By the end of the Second World War, the air was the key battleground of modern warfare; with control of the air, one could move small detachments of troops to deep behind enemy lines, gather valuable reconnaissance and, of course, bomb one’s enemies into submission/total annihilation. But the air was also the newest theatre of war, meaning that there was enormous potential for improvement in this field. With the destructive capabilities of air power, it quickly became obvious that whoever was able to best enhance their flight strength would have the upper hand in the wars of the latter half of the twentieth century, and as the Cold War began hotting up (no pun intended) engineers across the world began turning their hands to problems of air warfare.
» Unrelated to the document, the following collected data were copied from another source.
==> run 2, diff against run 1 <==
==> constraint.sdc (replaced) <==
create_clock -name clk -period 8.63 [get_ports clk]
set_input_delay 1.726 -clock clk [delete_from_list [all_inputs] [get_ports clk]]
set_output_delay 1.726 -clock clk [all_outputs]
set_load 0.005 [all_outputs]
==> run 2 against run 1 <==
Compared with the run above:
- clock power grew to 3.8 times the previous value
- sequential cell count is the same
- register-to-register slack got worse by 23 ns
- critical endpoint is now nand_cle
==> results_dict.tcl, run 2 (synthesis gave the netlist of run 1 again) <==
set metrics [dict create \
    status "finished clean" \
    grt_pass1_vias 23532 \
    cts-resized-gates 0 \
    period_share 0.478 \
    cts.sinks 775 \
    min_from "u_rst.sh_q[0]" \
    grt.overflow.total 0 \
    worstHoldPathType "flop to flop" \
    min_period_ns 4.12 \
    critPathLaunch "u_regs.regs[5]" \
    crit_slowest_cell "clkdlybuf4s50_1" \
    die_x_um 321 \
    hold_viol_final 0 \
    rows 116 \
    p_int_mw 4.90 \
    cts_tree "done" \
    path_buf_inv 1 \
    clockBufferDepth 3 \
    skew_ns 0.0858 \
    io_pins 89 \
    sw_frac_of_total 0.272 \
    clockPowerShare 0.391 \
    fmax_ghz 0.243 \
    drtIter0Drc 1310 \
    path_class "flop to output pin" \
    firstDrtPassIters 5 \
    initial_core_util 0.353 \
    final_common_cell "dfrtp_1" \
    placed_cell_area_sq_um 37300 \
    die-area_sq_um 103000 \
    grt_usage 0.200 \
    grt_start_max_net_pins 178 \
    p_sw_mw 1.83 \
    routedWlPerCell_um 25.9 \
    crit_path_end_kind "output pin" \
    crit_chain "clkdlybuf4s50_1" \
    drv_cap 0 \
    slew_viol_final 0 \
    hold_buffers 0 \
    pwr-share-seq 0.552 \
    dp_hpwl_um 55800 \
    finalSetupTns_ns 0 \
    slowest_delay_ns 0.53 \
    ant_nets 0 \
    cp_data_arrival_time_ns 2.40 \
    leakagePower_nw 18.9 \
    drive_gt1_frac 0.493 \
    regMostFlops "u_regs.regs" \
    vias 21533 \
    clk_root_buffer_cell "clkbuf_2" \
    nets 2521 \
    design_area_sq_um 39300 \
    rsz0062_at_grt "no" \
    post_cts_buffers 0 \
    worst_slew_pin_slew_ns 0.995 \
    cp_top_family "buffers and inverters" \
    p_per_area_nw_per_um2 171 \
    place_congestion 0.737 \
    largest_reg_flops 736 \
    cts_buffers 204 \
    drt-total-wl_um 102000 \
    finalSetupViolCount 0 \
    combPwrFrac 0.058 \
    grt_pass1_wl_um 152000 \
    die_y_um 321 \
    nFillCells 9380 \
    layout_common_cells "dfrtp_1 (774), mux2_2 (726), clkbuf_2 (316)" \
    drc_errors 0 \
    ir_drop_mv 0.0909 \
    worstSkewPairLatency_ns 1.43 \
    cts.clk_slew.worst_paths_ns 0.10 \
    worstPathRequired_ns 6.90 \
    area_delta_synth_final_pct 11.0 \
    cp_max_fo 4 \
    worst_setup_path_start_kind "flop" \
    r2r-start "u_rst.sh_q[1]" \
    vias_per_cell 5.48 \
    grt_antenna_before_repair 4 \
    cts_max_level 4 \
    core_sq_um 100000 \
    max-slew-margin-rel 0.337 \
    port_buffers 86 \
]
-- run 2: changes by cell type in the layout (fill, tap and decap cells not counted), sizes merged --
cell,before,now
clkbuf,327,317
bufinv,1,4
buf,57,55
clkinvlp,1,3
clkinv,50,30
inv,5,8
===== config.mk =====
export PLATFORM = sky130hd
export DESIGN_NAME = cascade_timer_pair
export DESIGN_NICKNAME = d
export VERILOG_FILES = /design/src/rtl/ctp_pkg.sv /design/src/rtl/ctp_prescaler.sv /design/src/rtl/ctp_edge_sync.sv /design/src/rtl/ctp_channel.sv /design/src/rtl/cascade_timer_pair.sv
export SDC_FILE = /design/constraint.sdc
export NUM_CORES = 1
export LEC_CHECK = 0
export BUFFER_PORTS_ARGS = -buffer_cell sky130_fd_sc_hd__buf_2
export CORE_AREA = 2 2 109 111
export DETAILED_ROUTE_END_ITERATION = 10
export DIE_AREA = 0 0 111 113
export PLACE_DENSITY = 0.62
export SLEW_MARGIN = 30
export SYNTH_ARGS = -nofsm -noshare
export SYNTH_HDL_FRONTEND = slang
export SYNTH_HIERARCHICAL = 1
export SYNTH_SLANG_ARGS = --single-unit

===== constraint.sdc =====
create_clock -name clk -period 6.7 [get_ports clk]
set_clock_uncertainty 0.05 [all_clocks]
set_input_delay 2.01 -clock clk [delete_from_list [all_inputs] [get_ports clk]]
set_output_delay 2.01 -clock clk [all_outputs]
set_load 0.005 [all_outputs]

===== src/rtl/ctp_pkg.sv =====
package ctp_pkg;
  localparam int SEL_W = 3;
  localparam int REG_W = 3;

  localparam logic [SEL_W-1:0] SEL_OFF      = 3'd0;
  localparam logic [SEL_W-1:0] SEL_DIV_LO   = 3'd1;
  localparam logic [SEL_W-1:0] SEL_DIV_MID  = 3'd2;
  localparam logic [SEL_W-1:0] SEL_DIV_HI   = 3'd3;
  localparam logic [SEL_W-1:0] SEL_CHAIN    = 3'd4;
  localparam logic [SEL_W-1:0] SEL_EXT_RISE = 3'd5;
  localparam logic [SEL_W-1:0] SEL_EXT_FALL = 3'd6;
  localparam logic [SEL_W-1:0] SEL_EXT_BOTH = 3'd7;

  localparam logic [REG_W-1:0] OFS_CTRL = 3'd0;
  localparam logic [REG_W-1:0] OFS_STAT = 3'd1;
  localparam logic [REG_W-1:0] OFS_CMPA = 3'd2;
  localparam logic [REG_W-1:0] OFS_CMPB = 3'd3;
  localparam logic [REG_W-1:0] OFS_CNT  = 3'd4;
endpackage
Take, for example, the question of speed; fighter pilots had long known that the faster plane in a dogfight had a significant advantage over his opponent, since he was able to manoeuvre quickly, chase his opponents if they ran for home and escape combat more easily. It also helped him cover more ground when chasing after slower, more sluggish bombers. However, the technology of the time favoured internal combustion engines powering propeller-driven aircraft, which limited both the range and speed of aircraft at the time. Weirdly, however, the solution to this particular problem had been invented 15 years earlier, after a young RAF pilot called Frank Whittle patented his design for a jet engine. However, when he submitted this idea to the RAF they referred him to engineer A. A. Griffith, whose study of turbines and compressors had lead to Whittle’s design. The reason Griffith hadn’t invented the jet engine himself was thanks to his fixed belief that jet engines would be too inefficient to act as practical engines on their own, and thought they would be better suited to powering propellers. He turned down Whittle’s engine design, which used the forward thrust of the engine itself, rather than a propeller, for power, as impractical, and so the Air Ministry didn’t fund research into the concept. Some now think that, had the jet engine been taken seriously by the British, the Second World War might have been over by 1940, but as it was Whittle spent the next ten years trying to finance his research and development privately, whilst fitting it around his RAF commitments. It wasn’t until 1945, by which time the desperation of war had lead to governments latching to every idea there was, that the first jet-powered aircraft got off the ground; and it was made by a team of Germans, Whittle’s patent having been allowed to expire a decade earlier.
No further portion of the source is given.